CodeDS/UK/1115
NameGeorge V (1865-1936); British King and Emperor of India (1910-1936)
Alias3 June 1865 – 24 May 1892: His Royal Highness Prince George of Wales (1865-1892) | His Royal Highness The Duke of York (1892-1901) | His Royal Highness The Duke of Cornwall and York (22 January 1901–9 November 1901) |
9 November 1901 – 6 May 1910: His Royal Highness The Prince of Wales (1901-1910)
Dates1865-1936
GenderMale
BiographyGeorge V (George Frederick Ernest Albert; 3 June 1865 – 20 January 1936) was King of the United Kingdom and the British Dominions, and Emperor of India, from 6 May 1910 through the First World War (1914–1918) until his death in 1936.

George was a grandson of Queen Victoria and Prince Albert and the first cousin of Tsar Nicholas II of Russia and Kaiser Wilhelm II of Germany. From 1877 to 1891, he served in the Royal Navy. On the death of Victoria in 1901, George's father became King Edward VII, and George was made Prince of Wales. On his father's death in 1910, he succeeded as King-Emperor of the British Empire. He was the only Emperor of India to be present at his own Delhi Durbar.
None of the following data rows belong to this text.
## config.mk

```make
export PLATFORM = sky130hd
export DESIGN_NAME = if_fetch_ctrl
export DESIGN_NICKNAME = d
export VERILOG_FILES = /design/src/rtl/if_fetch_ctrl_pkg.sv /design/src/rtl/if_skid_buf.sv /design/src/rtl/if_fetch_ctrl.sv
export SDC_FILE = /design/constraint.sdc
export NUM_CORES = 1
export LEC_CHECK = 0
export BUFFER_PORTS_ARGS = -buffer_cell sky130_fd_sc_hd__buf_2
export CAP_MARGIN = 20
export CORE_UTILIZATION = 50
export DETAILED_ROUTE_END_ITERATION = 6
export GPL_ROUTABILITY_DRIVEN = 0
export PLACE_DENSITY = 0.82
export SLEW_MARGIN = 20
export SYNTH_ARGS = -nofsm -noshare
export SYNTH_HDL_FRONTEND = slang
export SYNTH_HIERARCHICAL = 1
export SYNTH_SLANG_ARGS = --single-unit
```

## constraint.sdc

```tcl
create_clock -name clk -period 2.09 [get_ports clk]
set_input_delay 0 -clock clk [delete_from_list [all_inputs] [get_ports clk]]
set_output_delay 0 -clock clk [all_outputs]
set_load 0.01 [all_outputs]
```
$ cat src/rtl/sort_pkg.sv
// Shared constants and types for the sort batch controller.
// Batch geometry, pad value, slot-index widths and the controller state encoding.
package sort_pkg;

  localparam int N     = 16;
  localparam int DW    = 32;
  localparam int IDX_W = $clog2(N);
  localparam int CNT_W = IDX_W + 1;

  // Largest unsigned value: pads always sort to the top of the network.
  localparam logic [DW-1:0] PAD_VALUE = 32'hFFFF_FFFF;

  typedef enum logic [1:0] {
    LOAD,
    SN_RST,
    SORT,
    DRAIN
  } state_t;

endpackage
`src/rtl/assembler_pkg.sv`:
```
// assembler_pkg: immediate kinds, immediate error codes and ASCII constants shared by the assembler blocks
package assembler_pkg;
    typedef enum logic [1:0] {
        I12  = 2'd0,
        U20  = 2'd1,
        RAW  = 2'd2,
        RSVD = 2'd3
    } imm_kind_t;
    typedef enum logic [1:0] {
        NO_QUOTE      = 2'd0,
        BAD_DIGIT     = 2'd1,
        EMPTY_OR_LONG = 2'd2,
        RANGE         = 2'd3
    } imm_err_t;
    localparam logic [7:0] ASCII_QUOTE = 8'h27;
endpackage

```
`src/rtl/immediate_sequencer_if.sv`:
```
// immediate_sequencer_if: request/result, line-buffer and interpreter signals of the immediate sequencer
//   slave  : the sequencer (drives address, interpreter controls, status and result)
//   master : encoder, line buffer and interpreter around it
interface immediate_sequencer_if #(
    parameter int ADDR_W = 8
);
    import assembler_pkg::*;
    logic              start_in;
    logic [ADDR_W-1:0] start_addr_in;
    imm_kind_t         imm_kind_in;
    logic [ADDR_W-1:0] char_addr_out;
    logic [7:0]        char_in;
    logic              interp_trigger_out;
    logic [7:0]        interp_ascii_out;
    logic              interp_rst_out;
    logic              interp_done_in;
    logic              interp_error_in;
    logic [31:0]       interp_imm_in;
    logic              busy_out;
    logic              imm_valid_out;
    logic [31:0]       imm_out;
    logic              err_out;
    imm_err_t          err_code_out;
    logic [ADDR_W-1:0] next_addr_out;
    modport slave (
        input  start_in, start_addr_in, imm_kind_in, char_in,
               interp_done_in, interp_error_in, interp_imm_in,
        output char_addr_out, interp_trigger_out, interp_ascii_out, interp_rst_out,
               busy_out, imm_valid_out, imm_out, err_out, err_code_out, next_addr_out
    );
    modport master (
        output start_in, start_addr_in, imm_kind_in, char_in,
               interp_done_in, interp_error_in, interp_imm_in,
        input  char_addr_out, interp_trigger_out, interp_ascii_out, interp_rst_out,
               busy_out, imm_valid_out, imm_out, err_out, err_code_out, next_addr_out
    );
endinterface

```
`src/rtl/immediate_sequencer_imm_range_check.sv`:
```
// immediate_sequencer_imm_range_check: range check and extension of an interpreted immediate
//   kind  : requested immediate kind
//   value : raw value from the interpreter
//   ok    : value fits the kind
//   ext   : value sign-extended from bit 11 for I12, unchanged otherwise
module immediate_sequencer_imm_range_check
    import assembler_pkg::*;
(
    input  imm_kind_t   kind,
    input  logic [31:0] value,
    output logic        ok,
    output logic [31:0] ext
);
    always_comb begin
        ok  = kind == I12 ? value <= 32'h0000_0FFF : kind == U20 ? value <= 32'h000F_FFFF : 1'b1;
        ext = kind == I12 ? {{20{value[11]}}, value[11:0]} : value;
    end
endmodule

```
`src/rtl/immediate_sequencer.sv`:
```
// immediate_sequencer: fetches a quoted hex immediate from the line buffer and drives the interpreter
//   clk_in   : clock
//   rst_n_in : asynchronous active-low reset
//   bus      : request/result, line-buffer read port and interpreter handshake (slave side)
module immediate_sequencer
    import assembler_pkg::*;
#(
    parameter int ADDR_W     = 8,
    parameter int MAX_DIGITS = 8
) (
    input logic                  clk_in,
    input logic                  rst_n_in,
    immediate_sequencer_if.slave bus
);
    localparam int CW = $clog2(MAX_DIGITS + 1);
    localparam logic [2:0] S_IDLE    = 3'd0;
    localparam logic [2:0] S_FETCH   = 3'd1;
    localparam logic [2:0] S_CHECK   = 3'd2;
    localparam logic [2:0] S_STREAM  = 3'd3;
    localparam logic [2:0] S_WAIT    = 3'd4;
    localparam logic [2:0] S_REPORT  = 3'd5;
    localparam logic [2:0] S_CLEANUP = 3'd6;

    logic [2:0]        state, nxt;
    logic [ADDR_W-1:0] addr, start_q;
    logic [CW-1:0]     cnt;
    imm_kind_t         kind_q;
    imm_err_t          fail_code;
    logic              ok_q, quote, stream_fail, enter_ok, enter_fail, rc_ok;
    logic [31:0]       rc_ext;

    immediate_sequencer_imm_range_check u_range (
        .kind  (kind_q),
        .value (bus.interp_imm_in),
        .ok    (rc_ok),
        .ext   (rc_ext)
    );

    // interpreter error outranks every character-based decision in STREAM and WAIT
    always_comb begin
        quote       = bus.char_in == ASCII_QUOTE;
        stream_fail = bus.interp_error_in || (quote ? cnt == '0 : cnt == CW'(MAX_DIGITS));
        enter_ok    = state == S_WAIT && !bus.interp_error_in && bus.interp_done_in && rc_ok;
        enter_fail  = (state == S_CHECK && !quote) || (state == S_STREAM && stream_fail) ||
                      (state == S_WAIT && (bus.interp_error_in || (bus.interp_done_in && !rc_ok)));
        fail_code   = state == S_CHECK ? NO_QUOTE : bus.interp_error_in ? BAD_DIGIT :
                      state == S_WAIT ? RANGE : EMPTY_OR_LONG;
        nxt = state;
        case (state)
            S_IDLE:   nxt = bus.start_in ? S_FETCH : S_IDLE;
            S_FETCH:  nxt = S_CHECK;
            S_CHECK:  nxt = enter_fail ? S_REPORT : S_STREAM;
            S_STREAM: nxt = enter_fail ? S_REPORT : quote ? S_WAIT : S_STREAM;
            S_WAIT:   nxt = enter_fail || enter_ok ? S_REPORT : S_WAIT;
            S_REPORT: nxt = ok_q ? S_IDLE : S_CLEANUP;
            default:  nxt = S_IDLE;
        endcase
    end

    always_ff @(posedge clk_in or negedge rst_n_in) begin
        if (!rst_n_in) begin
            state             <= S_IDLE;
            addr              <= '0;
            start_q           <= '0;
            cnt               <= '0;
            kind_q            <= I12;
            ok_q              <= 1'b0;
            bus.imm_out       <= '0;
            bus.err_code_out  <= NO_QUOTE;
            bus.next_addr_out <= '0;
        end else begin
            state <= nxt;
            if (state == S_IDLE && bus.start_in) begin
                addr    <= bus.start_addr_in;
                start_q <= bus.start_addr_in;
                cnt     <= '0;
                kind_q  <= bus.imm_kind_in;
            end
            if (state inside {S_FETCH, S_CHECK, S_STREAM})
                addr <= addr + ADDR_W'(1);
            if (state == S_STREAM && !stream_fail && !quote)
                cnt <= cnt + CW'(1);
            // result registers are loaded on entry so they are valid throughout REPORT
            if (enter_ok || enter_fail) begin
                ok_q              <= enter_ok;
                bus.next_addr_out <= start_q + ADDR_W'(cnt) + ADDR_W'(2);
            end
            if (enter_ok)
                bus.imm_out <= rc_ext;
            if (enter_fail)
                bus.err_code_out <= fail_code;
        end
    end

    assign bus.char_addr_out      = addr;
    assign bus.interp_ascii_out   = bus.char_in;
    // only the first digit starts the interpreter; later digits are consumed by it unprompted
    assign bus.interp_trigger_out = state == S_STREAM && !bus.interp_error_in && !quote && cnt == '0;
    assign bus.interp_rst_out     = !rst_n_in || state == S_CLEANUP;
    assign bus.busy_out           = state != S_IDLE;
    assign bus.imm_valid_out      = state == S_REPORT && ok_q;
    assign bus.err_out            = state == S_REPORT && !ok_q;
endmodule

```
`src/flat_wrapper.sv`:
```
// flat-port wrapper written by rule: the top's interface ports become plain ports
module immediate_sequencer_flat import assembler_pkg::*;
#(
    parameter int ADDR_W     = 8,
    parameter int MAX_DIGITS = 8
)
  (clk_in, rst_n_in, bus_start_in, bus_start_addr_in, bus_imm_kind_in, bus_char_in, bus_interp_done_in, bus_interp_error_in, bus_interp_imm_in, bus_char_addr_out, bus_interp_trigger_out, bus_interp_ascii_out, bus_interp_rst_out, bus_busy_out, bus_imm_valid_out, bus_imm_out, bus_err_out, bus_err_code_out, bus_next_addr_out);
  immediate_sequencer_if #(.ADDR_W(ADDR_W)) bus_i ();
  input logic clk_in;
  input logic rst_n_in;
  input wire logic [$bits(bus_i.start_in)-1:0] bus_start_in;
  input wire logic [$bits(bus_i.start_addr_in)-1:0] bus_start_addr_in;
  input wire logic [$bits(bus_i.imm_kind_in)-1:0] bus_imm_kind_in;
  input wire logic [$bits(bus_i.char_in)-1:0] bus_char_in;
  input wire logic [$bits(bus_i.interp_done_in)-1:0] bus_interp_done_in;
  input wire logic [$bits(bus_i.interp_error_in)-1:0] bus_interp_error_in;
  input wire logic [$bits(bus_i.interp_imm_in)-1:0] bus_interp_imm_in;
  output wire logic [$bits(bus_i.char_addr_out)-1:0] bus_char_addr_out;
  output wire logic [$bits(bus_i.interp_trigger_out)-1:0] bus_interp_trigger_out;
  output wire logic [$bits(bus_i.interp_ascii_out)-1:0] bus_interp_ascii_out;
  output wire logic [$bits(bus_i.interp_rst_out)-1:0] bus_interp_rst_out;
  output wire logic [$bits(bus_i.busy_out)-1:0] bus_busy_out;
  output wire logic [$bits(bus_i.imm_valid_out)-1:0] bus_imm_valid_out;
  output wire logic [$bits(bus_i.imm_out)-1:0] bus_imm_out;
  output wire logic [$bits(bus_i.err_out)-1:0] bus_err_out;
  output wire logic [$bits(bus_i.err_code_out)-1:0] bus_err_code_out;
  output wire logic [$bits(bus_i.next_addr_out)-1:0] bus_next_addr_out;
  assign bus_i.start_in = bus_start_in;
  assign bus_i.start_addr_in = bus_start_addr_in;
  assign bus_i.imm_kind_in = bus_imm_kind_in;
  assign bus_i.char_in = bus_char_in;
  assign bus_i.interp_done_in = bus_interp_done_in;
  assign bus_i.interp_error_in = bus_interp_error_in;
  assign bus_i.interp_imm_in = bus_interp_imm_in;
  assign bus_char_addr_out = bus_i.char_addr_out;
  assign bus_interp_trigger_out = bus_i.interp_trigger_out;
  assign bus_interp_ascii_out = bus_i.interp_ascii_out;
  assign bus_interp_rst_out = bus_i.interp_rst_out;
  assign bus_busy_out = bus_i.busy_out;
  assign bus_imm_valid_out = bus_i.imm_valid_out;
  assign bus_imm_out = bus_i.imm_out;
  assign bus_err_out = bus_i.err_out;
  assign bus_err_code_out = bus_i.err_code_out;
  assign bus_next_addr_out = bus_i.next_addr_out;
  immediate_sequencer #(.ADDR_W(ADDR_W), .MAX_DIGITS(MAX_DIGITS)) u_core (.clk_in(clk_in), .rst_n_in(rst_n_in), .bus(bus_i));
endmodule
```
`config.mk`:
```
export PLATFORM = sky130hd
export DESIGN_NAME = immediate_sequencer_flat
export DESIGN_NICKNAME = d
export VERILOG_FILES = /design/src/rtl/assembler_pkg.sv /design/src/rtl/immediate_sequencer_if.sv /design/src/rtl/immediate_sequencer_imm_range_check.sv /design/src/rtl/immediate_sequencer.sv /design/src/flat_wrapper.sv
export SDC_FILE = /design/constraint.sdc
export NUM_CORES = 1
export LEC_CHECK = 0
export ABC_AREA = 0
export ABC_CLOCK_PERIOD_IN_PS = 6260
export BUFFER_PORTS_ARGS = -buffer_cell sky130_fd_sc_hd__buf_4
export CORE_AREA = 2 2 123 125
export CTS_CLUSTER_SIZE = 25
export DETAILED_ROUTE_END_ITERATION = 6
export DIE_AREA = 0 0 125 127
export GPL_ROUTABILITY_DRIVEN = 0
export PLACE_DENSITY = 0.57
export SETUP_SLACK_MARGIN = 0.5
export SKIP_CTS_REPAIR_TIMING = 1
export SYNTH_ARGS = -nofsm -noshare
export SYNTH_HDL_FRONTEND = slang
export SYNTH_SLANG_ARGS = --single-unit
```
`constraint.sdc`:
```
create_clock -name clk_in -period 6.26 [get_ports clk_in]
set_clock_uncertainty 0.15 [all_clocks]
set_input_delay 1.252 -clock clk_in [delete_from_list [all_inputs] [get_ports clk_in]]
set_output_delay 1.252 -clock clk_in [all_outputs]
set_load 0.005 [all_outputs]
```
==> flow_summary_export.csv <==
group,metric,value,unit
run_status,outcome,"complete, no violations",
grt,grt_util_met1,16.3,%
cells_and_area,area_growth,37.7,%
pwr,seqPwrFrac,35.1,%
clocking,path_clk_slew,50,ps
floorplanning,start_util,24.8,%
cells_and_area,mostFrequentLayoutCell,"buf_4",
timing,period_minus_slack,3670,ps
grt,grtUsageMet3,2.64,%
floorplanning,num_io_pins,118,
pwr,comb_power_share,40.7,%
place,hpwl,7180,um
critical_path,reg2reg_from,"u_core.state[2]$_DFF_PN0_",
floorplanning,die_w,125,um
grt,grt_start_max_net_pins,68,
pwr,p_per_area,488,nW/um^2
timing,fin_tns_setup,0,ps
logic_synthesis,synth_flop_cell,"dfrtp_1",
grt,grt_pass1_vias,3050,
floorplanning,core_area,14400,um^2
timing,slew_violations,0,
logic_synthesis,synth_seq_area_share,47.6,%
critical_path,crit_type,"primary input to output port",
logic_synthesis,syn_nets,411,
floorplanning,rows,44,
timing,rsz0062_at_grt,"false",
floorplanning,die-area,15900,um^2
detailed_routing,detail-route-antenna-nets,0,
timing,worst_pin_slew,891,ps
detailed_routing,dr_total_vias,2993,
grt,antenna_found_initial,0,
clocking,cts_root_buf,"clkbuf_16",
cells_and_area,nNetsFinal,520,
logic_synthesis,syn_area_per_cell,10.4,um^2
detailed_routing,dr.pass1.iters,5,
cells_and_area,drive_above_1_share,41.0,%
detailed_routing,wirelength,9720,um
clocking,clock-sinks,68,
grt,grt_first_pass_wirelength,15400,um
logic_synthesis,synth-seq-cells,68,
cells_and_area,fin_cells,642,
detailed_routing,drt-initial-drc-count,201,
logic_synthesis,syn_inst,344,
pwr,p_int,1.58,mW
grt,gr-total-overflow,0,
pwr,p_clk_share,24.2,%
detailed_routing,via_per_inst,4.66,
critical_path,crit_arrival,2270,ps
grt,gr-usage-met2,18.7,%
logic_synthesis,synth_edf_count,0,
timing,period_share,58.6,%
critical_path,startpoint,"bus_char_in[3]",
clocking,clkLatencyLatePin,330,ps
timing,slew_headroom,40.6,%
timing,hold_viol,0,
logic_synthesis,syn_area,3580,um^2
critical_path,worstPathRequired,4860,ps
logic_synthesis,ys_types,51,
detailed_routing,drc,0,
critical_path,cp_max_fo,3,
min_path,hold_start,"u_core.start_q[3]$_DFFE_PN0P_",
cells_and_area,fin_util,34.1,%
logic_synthesis,yosysWarnings,0,
place,io_buffers,117,
clocking,tritoncts,"yes",
flow_run,maxCapViolations,0,
pwr,irDropWorstVdd,0.197,mV
timing,setup_viol,0,
timing,max_freq,0.273,GHz
pwr,p_leak,2.52,nW
pwr,swShare,34.2,%
clocking,cts_max_path_buffers,2,
min_path,hold_path_class,"register to register",
logic_synthesis,synth-async-reset-ratio,100,%
clocking,cts_buffers,9,
pwr,p_switching,0.822,mW
critical_path,startpoint_type,"primary input",
clocking,ctsHtreeMaxLevel,3,
place,place_inst,626,
floorplanning,die_y,127,um
grt,grt_busiest_layer,"met2",
grt,grt.total_usage,12.2,%
cells_and_area,final_cell_mix,"buf_4, dfrtp_1, nand2_1",
cells_and_area,diodes,0,
detailed_routing,wl_per_cell,15.1,um
critical_path,cp-end-kind,"output port",
-- path summary, 6_finish.rpt --
check / endpoint / slack [ps] / cells after the start
min: u_core.start_q[3]$_DFFE_PN0P_ / 340 / 2
min reg2reg: u_core.start_q[3]$_DFFE_PN0P_ / 340 / 2
min in group asynchronous: u_core.start_q[5]$_DFFE_PN0P_ / 570 / 1
max reg2reg: u_core.cnt[2]$_DFFE_PN0P_ / 3750 / 5
max in group asynchronous: u_core.bus.err_code_out[1]$_DFFE_PN0P_ / 4320 / 2
max: bus_interp_trigger_out / 2590 / 5
-- kinds of logic (layout without fill, tap and decap cells) --
group | after synthesis | after routing | share of synthesized area, %
AND/OR/NAND/NOR | 110 | 110 | 15.3
AO/OA/AOI/OAI | 71 | 71 | 12.8
flip-flops | 68 | 68 | 47.6
multiplexers | 42 | 42 | 13.7
buffers and inverters | 36 | 150 | 5.04
adder cells (fa/ha/maj) | 12 | 12 | 4.41
XOR/XNOR | 5 | 5 | 1.22
-- cells in the mapped netlist (4+ instances only) --
library cell	instances	area [um^2]
mux2_2	36	405
nand2_1	57	214
nand3_1	9	45.0
inv_1	13	48.8
nor4_1	5	31.3
clkbuf_1	8	30.0
ha_1	11	138
o21ai_0	39	195
a21oi_1	11	55.1
o211a_1	4	40.0
buf_2	6	30.0
mux2_4	5	75.1
buf_4	8	60.1
and3_1	6	37.5
dfrtp_1	68	1700
nor2_1	11	41.3
-- layer usage --
metal  vias up  share of wire, %
li1       1419                 -
met1      1450                46
met2       110                47
met3        14               5.3
met4         0               2.2
met5         -                 0
-- flip-flops by register name (all words and copies together), names as in the netlist --
name	cells
u_core.bus.char_addr_out	8
u_core.bus.err_code_out	2
u_core.bus.imm_out	32
u_core.bus.next_addr_out	8
u_core.cnt	4
u_core.kind_q	2
u_core.ok_q	1
u_core.start_q	8
u_core.state	3
-- worst max-delay path, stage by stage --
cell and delay (ps):
buf_4 110, nand4b_1 270, nor3_1 380, nor4_1 100, buf_4 150
-- power by group through the flow --
stage,clock [mW],sequential (mW),combinational (mW)
final,0.581,0.843,0.979
after global routing,0.618,0.880,1.09
after CTS,0.600,0.842,0.996
after detailed placement,0,0.848,0.990
after global placement,0,0.838,0.974
after floorplan,0,0.782,0.601
-- final cells by class --
cell class / instances / area [um^2]
repair buffers: 121 / 908
clock buffers: 9 / 225
well taps: 184 / 230
flip-flops and latches: 68 / 1700
fillers: 1505 / 9500
clock inverters: 7 / 115
multi-input cells: 240 / 1700
inverters: 13 / 48.8
-- per-stage QoR --
stage | power [mW] | hold WS (ps) | instance area [um^2] | worst slack (ps)
3_5_place_dp | 1.84 | 328 | 4580 | 2590
4_1_cts | 2.44 | 343 | 4920 | 2590
6_report | 2.40 | 341 | 4920 | 2590
5_1_grt | 2.59 | 370 | 4920 | 2490
2_1_floorplan | 1.38 | 300 | 3580 | 2930
3_3_place_gp | 1.81 | 320 | 4580 | 2620
No activity file was read; power rests on OpenSTA's default activity.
As a result of the First World War, other empires in Europe fell while his expanded to its greatest extent. In 1917, he became the first monarch of the House of Windsor, which he renamed from the House of Saxe-Coburg and Gotha as a result of anti-German public sentiment. His reign saw the rise of socialism, communism, fascism, Irish republicanism, and the Indian independence movement, all of which radically changed the political landscape. The Parliament Act 1911 established the supremacy of the elected House of Commons of the United Kingdom over the unelected House of Lords. In 1924 he appointed the first Labour ministry and in 1931 the Statute of Westminster recognised the dominions of the Empire as separate, independent kingdoms within the Commonwealth of Nations. He was plagued by illness throughout much of his later reign and at his death was succeeded by his eldest son, Edward VIII.